(Saved entries)
$ cat src/logic/cache_pkg.sv
package cache_pkg;

	localparam int ADDR_W  = 16;            // byte address width
	localparam int DATA_W  = 16;            // pipeline word width
	localparam int TAG_W   = 5;             // tag bits at the top of the address
	localparam int INDEX_W = 7;             // set index bits
	localparam int WORDS   = 8;             // words per block
	localparam int SETS    = 1 << INDEX_W;  // one block per set, 128 sets
	localparam int WORD_W  = $clog2(WORDS); // word index inside a block

	typedef logic [DATA_W-1:0] data_t; // one cached word

	// addr : tttt tsss ssss wwwb
	typedef struct packed {
		logic [TAG_W-1:0]   tag;      // compared against the stored tag
		logic [INDEX_W-1:0] index;    // selects the set
		logic [WORD_W-1:0]  word;     // selects the word in the block
		logic               byte_sel; // ignored, word accesses only
	} cache_addr_t;

	typedef struct packed {
		logic             valid; // block holds memory data
		logic [TAG_W-1:0] tag;   // tag of the resident block
	} meta_t;

	typedef struct packed {
		logic        read;  // pipeline load
		logic        write; // pipeline store, never together with read
		cache_addr_t addr;  // byte address of the access
		data_t       wdata; // store data
	} cache_req_t;

	typedef struct packed {
		logic              read;  // level, held for the whole fill
		logic              write; // one cycle per store
		logic [ADDR_W-1:0] addr;  // fill address or store address
		data_t             wdata; // store data, write through
	} mem_req_t;

	typedef struct packed {
		logic              busy;    // fill in progress
		logic [WORD_W-1:0] word;    // word being fetched
		logic              word_we; // memory word arrived this cycle
		logic              tag_we;  // last word, tag goes in now
	} fill_ctl_t;

endpackage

» How to complete this task
Go through the records above and copy each line where "address" is found.

» Response for this exercise
	localparam int ADDR_W  = 16;            // byte address width
	localparam int TAG_W   = 5;             // tag bits at the top of the address
		cache_addr_t addr;  // byte address of the access
		logic [ADDR_W-1:0] addr;  // fill address or store address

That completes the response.